(Input)

===== config.mk =====
export PLATFORM = sky130hd
export DESIGN_NAME = prio_grant_decoder
export DESIGN_NICKNAME = d
export VERILOG_FILES = /design/src/rtl/prio_grant_decoder.sv
export SDC_FILE = /design/constraint.sdc
export NUM_CORES = 1
export LEC_CHECK = 0
export BUFFER_PORTS_ARGS = -buffer_cell sky130_fd_sc_hd__buf_2
export CORE_ASPECT_RATIO = 1.2
export CORE_MARGIN = 2
export CORE_UTILIZATION = 49
export CTS_BUF_LIST = sky130_fd_sc_hd__clkbuf_4
export DETAILED_ROUTE_END_ITERATION = 7
export MAX_ROUTING_LAYER = met4
export PLACE_DENSITY_LB_ADDON = 0.05
export SYNTH_ARGS = -nofsm -noshare
export SYNTH_HDL_FRONTEND = slang
export SYNTH_SLANG_ARGS = --single-unit

===== constraint.sdc =====
create_clock -name clk -period 1.95 [get_ports clk]
set_clock_uncertainty 0.2 [all_clocks]
set_input_delay 0.585 -clock clk [delete_from_list [all_inputs] [get_ports clk]]
set_output_delay 0.585 -clock clk [all_outputs]
set_load 0.01 [all_outputs]

===== src/rtl/prio_grant_decoder.sv =====
// prio_grant_decoder: expands an accepted 3-bit index into a held one-hot grant with a done pulse.
// Optional feature macro: PRIO_GRANT_SERVED_EN (served mask, clear and repeat-index reject).
// Ports:
//   clk, rst_n        clock, synchronous active-low reset
//   code_in/valid     index handshake input, code_ready high only in IDLE
//   release_in        early release of the current grant
//   grant_out         registered one-hot grant, grant_active = |grant_out
//   grant_done        one-cycle pulse when a grant ends
//   clear_served      clears served_mask (served build only)
//   served_mask       requesters granted since last clear (served build only)
//   grant_reject      one-cycle pulse when an already-served index is accepted (served build only)
module prio_grant_decoder #(
    parameter int unsigned HOLD_CYCLES = 4
) (
    input  logic       clk,
    input  logic       rst_n,
    input  logic [2:0] code_in,
    input  logic       code_valid,
    output logic       code_ready,
    input  logic       release_in,
    output logic [7:0] grant_out,
    output logic       grant_active,
    output logic       grant_done
`ifdef PRIO_GRANT_SERVED_EN
    ,
    input  logic       clear_served,
    output logic [7:0] served_mask,
    output logic       grant_reject
`endif
);
    typedef enum logic [1:0] {IDLE, GRANT, GAP} state_t;
    state_t     state_q, state_d;
    logic [7:0] cnt_q, cnt_d;
    logic [7:0] grant_q, grant_d;
    logic       done_q, done_d;
`ifdef PRIO_GRANT_SERVED_EN
    logic [7:0] mask_q, mask_d;
    logic       reject_q, reject_d;
`endif
    always_comb begin
        state_d = state_q;
        cnt_d   = cnt_q;
        grant_d = grant_q;
        done_d  = 1'b0;
`ifdef PRIO_GRANT_SERVED_EN
        reject_d = 1'b0;
        // clear applies before any bit set by a coincident acceptance
        mask_d   = clear_served ? 8'h00 : mask_q;
`endif
        case (state_q)
            IDLE: begin
                if (code_valid) begin
`ifdef PRIO_GRANT_SERVED_EN
                    if (mask_d[code_in]) begin
                        reject_d = 1'b1;
                        state_d  = GAP;
                    end else begin
                        mask_d[code_in] = 1'b1;
                        grant_d = 8'(1) << code_in;
                        cnt_d   = 8'(HOLD_CYCLES - 1);
                        state_d = GRANT;
                    end
`else
                    grant_d = 8'(1) << code_in;
                    cnt_d   = 8'(HOLD_CYCLES - 1);
                    state_d = GRANT;
`endif
                end
            end
            GRANT: begin
                // expiry and release together still end the grant once
                if (cnt_q == 8'd0 || release_in) begin
                    grant_d = 8'h00;
                    done_d  = 1'b1;
                    state_d = GAP;
                end else begin
                    cnt_d = cnt_q - 8'd1;
                end
            end
            GAP:     state_d = IDLE;
            default: state_d = IDLE;
        endcase
    end
    always_ff @(posedge clk) begin
        if (!rst_n) begin
            state_q  <= IDLE;
            cnt_q    <= 8'd0;
            grant_q  <= 8'h00;
            done_q   <= 1'b0;
`ifdef PRIO_GRANT_SERVED_EN
            mask_q   <= 8'h00;
            reject_q <= 1'b0;
`endif
        end else begin
            state_q  <= state_d;
            cnt_q    <= cnt_d;
            grant_q  <= grant_d;
            done_q   <= done_d;
`ifdef PRIO_GRANT_SERVED_EN
            mask_q   <= mask_d;
            reject_q <= reject_d;
`endif
        end
    end
    assign code_ready   = state_q == IDLE;
    assign grant_out    = grant_q;
    assign grant_active = |grant_q;
    assign grant_done   = done_q;
`ifdef PRIO_GRANT_SERVED_EN
    assign served_mask  = mask_q;
    assign grant_reject = reject_q;
`endif
endmodule


# == Word-level counts from Yosys, hierarchy flattened ==
# Cells that the tools add are included.
# totals
wordCells,29
register_bits,19
input_bits,7
out_inout_bits,11
# classes
eq_ne,4
n_mux,10
shifts,1
n_addsub,1
reduce_logical,9
# ops
op,n
$mux 8,4
$pmux 8 s2,2
$logic_not 8->1,1
$reduce_or 8->1,1
$shl 1x3->8 const A,1
$sub 8x1->8 const B,1
$ne 2x2->1 const B,3
$reduce_and 3->1,2
$mux 2,2
$pmux 2 s2,1
$reduce_and 2->1,2
$eq 2x1->1 const B,1
$logic_not 2->1,1
$reduce_bool 2->1,1
$logic_or 1x1->1,1
$mux 1,1

# == Longest topological paths before layout ==
# Gate-level depths: netlist (run 1).
# depth
word_depth,4
depth_mapped,6
ltp_nobuf,6

# == Worst setup path after synthesis (run 1) ==
# No wires, ideal clock.
# synth_timing
kind,input to register
from,input port release_in
to,register cnt_q[3]
setup_ns,0.071
path_stages,4
slack_ns,0.036
arrival_ns,1.643
t_required_ns,1.679
path_cell_list,or3_4 -> or3_1 -> or3_1 -> a21oi_1
# synth_via
elab_chain_len,3
# synth_rtl
element,line,source
"start, declared",20,"input logic release_in,"
$logic_or 1x1->1,72,if (cnt_q == 8'd0 || release_in) begin
$ne 2x2->1 (no line),n/a,
$reduce_and 3->1 (no line),n/a,
"end signal, assigned",96,cnt_q <= cnt_d;
"end, declared",33,"logic [7:0] cnt_q, cnt_d;"
# No other way between the ends.
# A chain may end at the register's enable or synchronous reset.

# == Worst setup path in the final report (run 1) ==
# layout_timing
from,"register grant_q[6], in the netlist grant_out[6]"
to,output port grant_active
# layout_via
elab_chain_len,1
# layout_rtl
element,line,source
"start, declared",34,"logic [7:0] grant_q, grant_d;"
"start signal, assigned",97,grant_q <= grant_d;
$reduce_or 8->1,107,assign grant_active = |grant_q;
"end, declared",22,"output logic grant_active,"
# No other way between the ends.

==> results of run 1 <==
-- path summary, 6_finish.rpt --
check	depth (start not counted)	slack, ns	startpoint	endpoint
min	2	0.33	cnt_q[4]$_SDFFE_PN0P_	cnt_q[4]$_SDFFE_PN0P_
min reg2reg	2	0.33	cnt_q[4]$_SDFFE_PN0P_	cnt_q[4]$_SDFFE_PN0P_
max	3	0.02	grant_out[6]$_SDFFE_PN0P_	grant_active
max reg2reg	5	0.07	cnt_q[0]$_SDFFE_PN0P_	cnt_q[3]$_SDFFE_PN0P_
-- synthesized netlist by cell type (all sizes together), types with 2 or more instances --
| cell type | instances |
|---|---|
| o21ai | 4 |
| or3 | 5 |
| dfxtp | 19 |
| nor2 | 12 |
| and3 | 2 |
| o31ai | 2 |
| ha | 2 |
| nor3b | 3 |
| a211oi | 3 |
| nor3 | 3 |
| nand2 | 3 |
| nor4 | 4 |
| a32o | 3 |
| inv | 3 |
| or4 | 2 |
| a22o | 5 |
| a21oi | 3 |
| or3b | 2 |
-- final cells by class --
cell class,count,area [µm²]
Sequential cell,19,385
Inverter,3,11.3
Multi-Input combinational cell,67,538
Fill cell,136,494
Timing Repair Buffer,27,160
Clock buffer,4,30.0
Tap cell,18,22.5
-- repair_timing --
action | 4_1_cts | 5_1_grt
hold endpoints to repair | 0 | 0
pin swaps | 1 | 1
setup buffers | 1 | 0
gates resized for setup | 5 | 8
endpoints found under the setup margin | 1 | 13
hold buffers | 0 | 0
cloned | 0 | 0
-- state kept, by name, summed over array words and instances, names as in the netlist --
register	count
grant_out	8
cnt_q	8
state_q	2
grant_done	1
-- worst min-delay path: stages, from the launching register on --
cell and delay, ns:
sky130_fd_sc_hd__dfxtp_1 0.36, sky130_fd_sc_hd__o31ai_1 0.08, sky130_fd_sc_hd__a21oi_1 0.06
-- metal layers --
layer | global-route usage, % | share of wire [%]
met4 | 9.90 | 1.4
met2 | 38.5 | 54
met3 | 3.30 | 3.4
met5 | - | 0
met1 | 21.2 | 41
-- cell families after synthesis --
family / after synthesis / synth area share (%)
AOI/OAI and AO/OA: 22 / 19.9
xor gates and xnor gates: 2 / 2.02
adders and majority gates: 2 / 2.89
buffers and inverters: 3 / 1.30
DFF: 19 / 43.9
muxes: 1 / 1.16
and+or+nand+nor: 40 / 28.8
-- power by group through the flow --
| stage | registers, mW | clock network, mW | logic [mW] |
|---|---|---|---|
| after global placement | 0.423 | 0 | 0.161 |
| final | 0.418 | 0.216 | 0.182 |
| after CTS | 0.416 | 0.223 | 0.168 |
| after detailed placement | 0.424 | 0 | 0.163 |
| after floorplan | 0.425 | 0 | 0.0954 |
| after global routing | 0.421 | 0.237 | 0.201 |
-- stage by stage --
stage / std cells / instance area (µm²) / hold slack [ns] / power [mW] / setup TNS, ns
after floorplan: 89 / 866 / 0.260 / 0.521 / 0
after global routing: 138 / 1150 / 0.366 / 0.858 / -0.0455
after detailed placement: 133 / 1040 / 0.290 / 0.586 / -0.199
after CTS: 138 / 1100 / 0.317 / 0.808 / 0
final: 138 / 1150 / 0.330 / 0.816 / 0
after global placement: 133 / 1040 / 0.269 / 0.584 / -0.175
==> flow_summary.html, run 1 <==
<table>
<tr><th>Metric</th><th>Value</th></tr>
<tr><th colspan="2">Setup path</th></tr>
<tr><td>Endpoint arrival time on the critical path</td><td>1.14 ns</td></tr>
<tr><td>Critical Path Start Type</td><td>register</td></tr>
<tr><td>Cell type of the slowest stage on the worst timing path</td><td>sky130_fd_sc_hd__dfxtp_2</td></tr>
<tr><td>Endpoint type of the worst setup path</td><td>output port</td></tr>
<tr><td>Critical-path maximum fanout</td><td>2</td></tr>
<tr><td>Worst Path Class, Setup</td><td>register to output port</td></tr>
<tr><td>Slowest stage delay, CP</td><td>0.35 ns</td></tr>
<tr><td>Crit path buf inv count</td><td>1</td></tr>
<tr><td>Family with the most delay on the worst path</td><td>flip-flops</td></tr>
<tr><td>Critical-path cell list</td><td>nor4_4 -&gt; nand2_1 -&gt; buf_2</td></tr>
<tr><td>Data required, critical path</td><td>1.16 ns</td></tr>
<tr><th colspan="2">Synth</th></tr>
<tr><td>Leading cell types by total area after synthesis</td><td>sky130_fd_sc_hd__dfxtp_1 44%, sky130_fd_sc_hd__a22o_1 5.1%, sky130_fd_sc_hd__nor2_1 4.3%</td></tr>
<tr><td>Post-synthesis async set-or-reset flop share</td><td>0%</td></tr>
<tr><td>Number of enable-type register cells in the synthesized netlist</td><td>0</td></tr>
<tr><td>Syn Std Cell Area</td><td>866 µm²</td></tr>
<tr><td>Register area share after synthesis</td><td>43.9%</td></tr>
<tr><td>Most frequently used flop master after synthesis</td><td>sky130_fd_sc_hd__dfxtp_1</td></tr>
<tr><td>Largest area contributor in the synthesized netlist</td><td>sky130_fd_sc_hd__dfxtp_1</td></tr>
<tr><td>Post-Synthesis Net Count</td><td>98</td></tr>
<tr><td>Library cells used by synthesis</td><td>35</td></tr>
<tr><td>FF+latch count, synth</td><td>19</td></tr>
<tr><td>Fraction of synthesized cell area taken by the top area cell type</td><td>43.9%</td></tr>
<tr><td>Avg Cell Area, Syn</td><td>9.73 µm²</td></tr>
<tr><td>Synthesized netlist cell count</td><td>89</td></tr>
<tr><td>Warnings from Yosys</td><td>0</td></tr>
<tr><th colspan="2">Floorplanning</th></tr>
<tr><td>Number of I/O pins</td><td>18</td></tr>
<tr><td>Area inside the core boundary</td><td>1640 µm²</td></tr>
<tr><td># rows</td><td>16</td></tr>
<tr><td>Die area</td><td>2120 µm²</td></tr>
<tr><td>Initial Utilization</td><td>52.7%</td></tr>
<tr><td>Y dimension of the die</td><td>50.1 µm</td></tr>
<tr><td>Die X-Extent</td><td>42.4 µm</td></tr>
<tr><th colspan="2">STA</th></tr>
<tr><td>Unrepaired setup endpoints after global routing</td><td>true</td></tr>
<tr><td>Final min period</td><td>1.93 ns</td></tr>
<tr><td>Achievable frequency</td><td>519 MHz</td></tr>
<tr><td>Normalized max-slew margin</td><td>71.4%</td></tr>
<tr><td>Final period util</td><td>98.8%</td></tr>
<tr><td>Number of endpoints failing setup at the final stage</td><td>0</td></tr>
<tr><td>Pin slew with the least headroom to its limit</td><td>0.427 ns</td></tr>
<tr><td>Worst Setup Slack, final</td><td>0.0226 ns</td></tr>
<tr><td>Max Slew Vio Count</td><td>0</td></tr>
<tr><td>Number of hold violations in the final report</td><td>0</td></tr>
<tr><th colspan="2">Finish</th></tr>
<tr><td>Most common cell after layout, fill and taps aside</td><td>sky130_fd_sc_hd__buf_2</td></tr>
<tr><td>Area delta synth-&gt;final</td><td>32.5%</td></tr>
<tr><td>Commonest cells after routing, fill and taps aside</td><td>17 x sky130_fd_sc_hd__buf_2, 15 x sky130_fd_sc_hd__dfxtp_1, 10 x sky130_fd_sc_hd__nor2_1, 10 x sky130_fd_sc_hd__buf_4, 5 x sky130_fd_sc_hd__a22o_1</td></tr>
<tr><td>Core utilization of the finished layout</td><td>69.9%</td></tr>
<tr><td>Diode insertion count for antenna repair</td><td>0</td></tr>
<tr><td>Nets@finish</td><td>130</td></tr>
<tr><td>Layout cell share with drive strength beyond 1</td><td>38.3%</td></tr>
<tr><th colspan="2">CTS</th></tr>
<tr><td>Clock latency reported for the late side of the worst-skew pair</td><td>0.30 ns</td></tr>
<tr><td>Clock-pin slew on the worst setup and hold paths</td><td>0.11 ns</td></tr>
<tr><td>Number of sinks on the clock net</td><td>19</td></tr>
<tr><td>Root buffer cell</td><td>sky130_fd_sc_hd__clkbuf_4</td></tr>
<tr><td>Max Root-Sink Buffers</td><td>2</td></tr>
<tr><td>Count of H-tree levels built during CTS</td><td>1</td></tr>
<tr><td>Number of buffers inserted during clock tree synthesis</td><td>3</td></tr>
<tr><td>TritonCTS clock tree</td><td>built</td></tr>
<tr><th colspan="2">Routing</th></tr>
<tr><td>Number of vias in the routed layout</td><td>795</td></tr>
<tr><td>Wire length per cell</td><td>13.7 µm</td></tr>
<tr><td>Via density per instance</td><td>5.76</td></tr>
<tr><td>Number of DRC markers in iteration 0</td><td>10</td></tr>
<tr><td>Remaining antenna violation count</td><td>0</td></tr>
<tr><td>First drt pass iteration count</td><td>4</td></tr>
<tr><td>Sum of routed wire length over all layers</td><td>1890 µm</td></tr>
<tr><td>DRC violation count after routing</td><td>0</td></tr>
<tr><th colspan="2">Global routing</th></tr>
<tr><td>Initial antenna violation count</td><td>0</td></tr>
<tr><td>GRT Total Usage</td><td>21.0%</td></tr>
<tr><td>Global-route wire length before repair</td><td>3270 µm</td></tr>
<tr><td>Number of global-route vias before repair</td><td>797</td></tr>
<tr><td>Pin count of the biggest net entering global routing</td><td>11</td></tr>
<tr><td>GRT overflow</td><td>0</td></tr>
<tr><th colspan="2">Power and ir drop</th></tr>
<tr><td>Part of the total power dissipated in the clock network</td><td>26.5%</td></tr>
<tr><td>Sequential group share of total power</td><td>51.2%</td></tr>
<tr><td>Switching part of the total power</td><td>28.1%</td></tr>
<tr><td>Total power per unit cell area</td><td>711 nW/µm²</td></tr>
<tr><td>P_int</td><td>0.587 mW</td></tr>
<tr><td>Portion of total power attributed to combinational logic</td><td>22.3%</td></tr>
<tr><td>VDD IR-drop max</td><td>0.421 mV</td></tr>
<tr><td>Lkg Pwr</td><td>0.488 nW</td></tr>
<tr><td>Net switching component of the power</td><td>0.229 mW</td></tr>
<tr><th colspan="2">Flow run</th></tr>
<tr><td>Maximum Capacitance Violations</td><td>0</td></tr>
<tr><th colspan="2">Run status</th></tr>
<tr><td>Result of the run</td><td>completed</td></tr>
<tr><th colspan="2">Placed design</th></tr>
<tr><td>Buffers on Ports</td><td>17</td></tr>
<tr><td>Pre-CTS setup slack</td><td>-0.130 ns</td></tr>
<tr><td>HPWL reported at the end of detailed placement</td><td>1420 µm</td></tr>
<tr><td>Final weighted congestion of routability-driven global placement</td><td>0.790</td></tr>
<tr><th colspan="2">Hold path</th></tr>
<tr><td>Path type of the worst min-delay path</td><td>register to register</td></tr>
</table>
Power figures use the tool's default switching activity.
==> inputs of run 2 (changes only) <==
PLACE_DENSITY = 0.83   (was default)
PLACE_DENSITY_LB_ADDON = default   (was 0.05)
==> run 2 against run 1 <==
Compared with the run above:
- sequential share of layout area down 0.11 points
- critical path type unchanged
- global-route usage grew 1.5 points
- sequential cell count is the same
- final cell count rose by 0.72%
- hold slack worse by 0.030 ns
- clock power is 2% lower
==> flow_summary.html, run 2 (synthesized netlist as in run 1, its figures left out) <==
<table>
<tr><th>Metric</th><th>Value</th></tr>
<tr><th colspan="2">CTS</th></tr>
<tr><td>Number of buffers inserted during clock tree synthesis</td><td>3</td></tr>
<tr><td>Number of buffers inserted to repair setup after CTS</td><td>0</td></tr>
<tr><td>Number of sinks on the clock net</td><td>19</td></tr>
<tr><td>Clock-pin slew on the worst setup and hold paths</td><td>0.10 ns</td></tr>
<tr><td>Max Root-Sink Buffers</td><td>2</td></tr>
<tr><td>Root buffer cell</td><td>sky130_fd_sc_hd__clkbuf_4</td></tr>
<tr><td>Count of H-tree levels built during CTS</td><td>1</td></tr>
<tr><td>Clock latency reported for the late side of the worst-skew pair</td><td>0.30 ns</td></tr>
<tr><td>Number of buffers inserted by hold repair at cts</td><td>0</td></tr>
<tr><td>TritonCTS clock tree</td><td>built</td></tr>
<tr><th colspan="2">STA</th></tr>
<tr><td>Final min period</td><td>1.92 ns</td></tr>
<tr><td>Achievable frequency</td><td>521 MHz</td></tr>
<tr><td>Max Slew Vio Count</td><td>0</td></tr>
<tr><td>Sum of negative setup slack</td><td>0 ns</td></tr>
<tr><td>Pin slew with the least headroom to its limit</td><td>0.426 ns</td></tr>
<tr><td>Number of hold violations in the final report</td><td>0</td></tr>
<tr><td>Final period util</td><td>98.4%</td></tr>
<tr><td>Normalized max-slew margin</td><td>71.5%</td></tr>
<tr><td>Unrepaired setup endpoints after global routing</td><td>true</td></tr>
<tr><td>Number of endpoints failing setup at the final stage</td><td>0</td></tr>
<tr><th colspan="2">Routing</th></tr>
<tr><td>First drt pass iteration count</td><td>3</td></tr>
<tr><td>Number of DRC markers in iteration 0</td><td>8</td></tr>
<tr><td>Remaining antenna violation count</td><td>0</td></tr>
<tr><td>Wire length per cell</td><td>14.1 µm</td></tr>
<tr><td>Number of vias in the routed layout</td><td>808</td></tr>
<tr><td>Via density per instance</td><td>5.81</td></tr>
<tr><td>DRC violation count after routing</td><td>0</td></tr>
<tr><td>Sum of routed wire length over all layers</td><td>1960 µm</td></tr>
<tr><th colspan="2">Floorplanning</th></tr>
<tr><td>Area inside the core boundary</td><td>1640 µm²</td></tr>
<tr><td># rows</td><td>16</td></tr>
<tr><td>Number of I/O pins</td><td>18</td></tr>
<tr><td>Die area</td><td>2120 µm²</td></tr>
<tr><td>Initial Utilization</td><td>52.7%</td></tr>
<tr><td>Die X-Extent</td><td>42.4 µm</td></tr>
<tr><td>Y dimension of the die</td><td>50.1 µm</td></tr>
<tr><th colspan="2">Flow run</th></tr>
<tr><td>Maximum Capacitance Violations</td><td>0</td></tr>
<tr><th colspan="2">Global routing</th></tr>
<tr><td>Initial antenna violation count</td><td>0</td></tr>
<tr><td>Global-route wire length before repair</td><td>3440 µm</td></tr>
<tr><td>Pin count of the biggest net entering global routing</td><td>11</td></tr>
<tr><td>GRT overflow</td><td>0</td></tr>
<tr><td>Number of global-route vias before repair</td><td>802</td></tr>
<tr><td>GRT Total Usage</td><td>22.4%</td></tr>
<tr><th colspan="2">Hold path</th></tr>
<tr><td>Path type of the worst min-delay path</td><td>register to register</td></tr>
<tr><td>Min-Delay Path Depth</td><td>2</td></tr>
<tr><th colspan="2">Setup path</th></tr>
<tr><td>Endpoint arrival time on the critical path</td><td>1.13 ns</td></tr>
<tr><td>Worst Path Class, Setup</td><td>register to output port</td></tr>
<tr><td>Family with the most delay on the worst path</td><td>flip-flops</td></tr>
<tr><td>Critical-path maximum fanout</td><td>3</td></tr>
<tr><td>Crit path buf inv count</td><td>1</td></tr>
<tr><td>R2r worst-path depth</td><td>4</td></tr>
<tr><td>Endpoint type of the worst setup path</td><td>output port</td></tr>
<tr><td>Critical-path cell list</td><td>nor4_4 -&gt; nand2_1 -&gt; buf_2</td></tr>
<tr><td>Cell type of the slowest stage on the worst timing path</td><td>sky130_fd_sc_hd__dfxtp_2</td></tr>
<tr><td>Critical Path Start Type</td><td>register</td></tr>
<tr><td>Data required, critical path</td><td>1.16 ns</td></tr>
<tr><td>Number of gates on the worst path with buffers counted</td><td>3</td></tr>
<tr><td>Slowest stage delay, CP</td><td>0.35 ns</td></tr>
<tr><th colspan="2">Placed design</th></tr>
<tr><td>Buffers on Ports</td><td>17</td></tr>
<tr><td>Final weighted congestion of routability-driven global placement</td><td>0.831</td></tr>
<tr><td>Cells after DPL</td><td>135</td></tr>
<tr><td>HPWL reported at the end of detailed placement</td><td>1500 µm</td></tr>
<tr><th colspan="2">Run status</th></tr>
<tr><td>Result of the run</td><td>completed</td></tr>
<tr><th colspan="2">Finish</th></tr>
<tr><td>Layout cell share with drive strength beyond 1</td><td>37.2%</td></tr>
<tr><td>Diode insertion count for antenna repair</td><td>0</td></tr>
<tr><td>Number of cells in the finished layout apart from fillers</td><td>139</td></tr>
<tr><td>Fill cell instance count of the final layout</td><td>138</td></tr>
<tr><td>Nets@finish</td><td>131</td></tr>
<tr><td>Area delta synth-&gt;final</td><td>32.1%</td></tr>
<tr><td>Commonest cells after routing, fill and taps aside</td><td>17 x sky130_fd_sc_hd__dfxtp_1, 17 x sky130_fd_sc_hd__buf_2, 11 x sky130_fd_sc_hd__buf_4, 10 x sky130_fd_sc_hd__nor2_1, 5 x sky130_fd_sc_hd__a22o_1</td></tr>
<tr><th colspan="2">Power and ir drop</th></tr>
<tr><td>Overall power after layout</td><td>0.815 mW</td></tr>
<tr><td>VDD IR-drop max</td><td>0.414 mV</td></tr>
<tr><td>Total power per unit cell area</td><td>713 nW/µm²</td></tr>
<tr><td>Lkg Pwr</td><td>0.484 nW</td></tr>
</table>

(End Input)

→ **Work order**: Pull each line that includes the word "pass" out of the material above.

→ **Result**:
<tr><td>First drt pass iteration count</td><td>4</td></tr>
<tr><td>First drt pass iteration count</td><td>3</td></tr>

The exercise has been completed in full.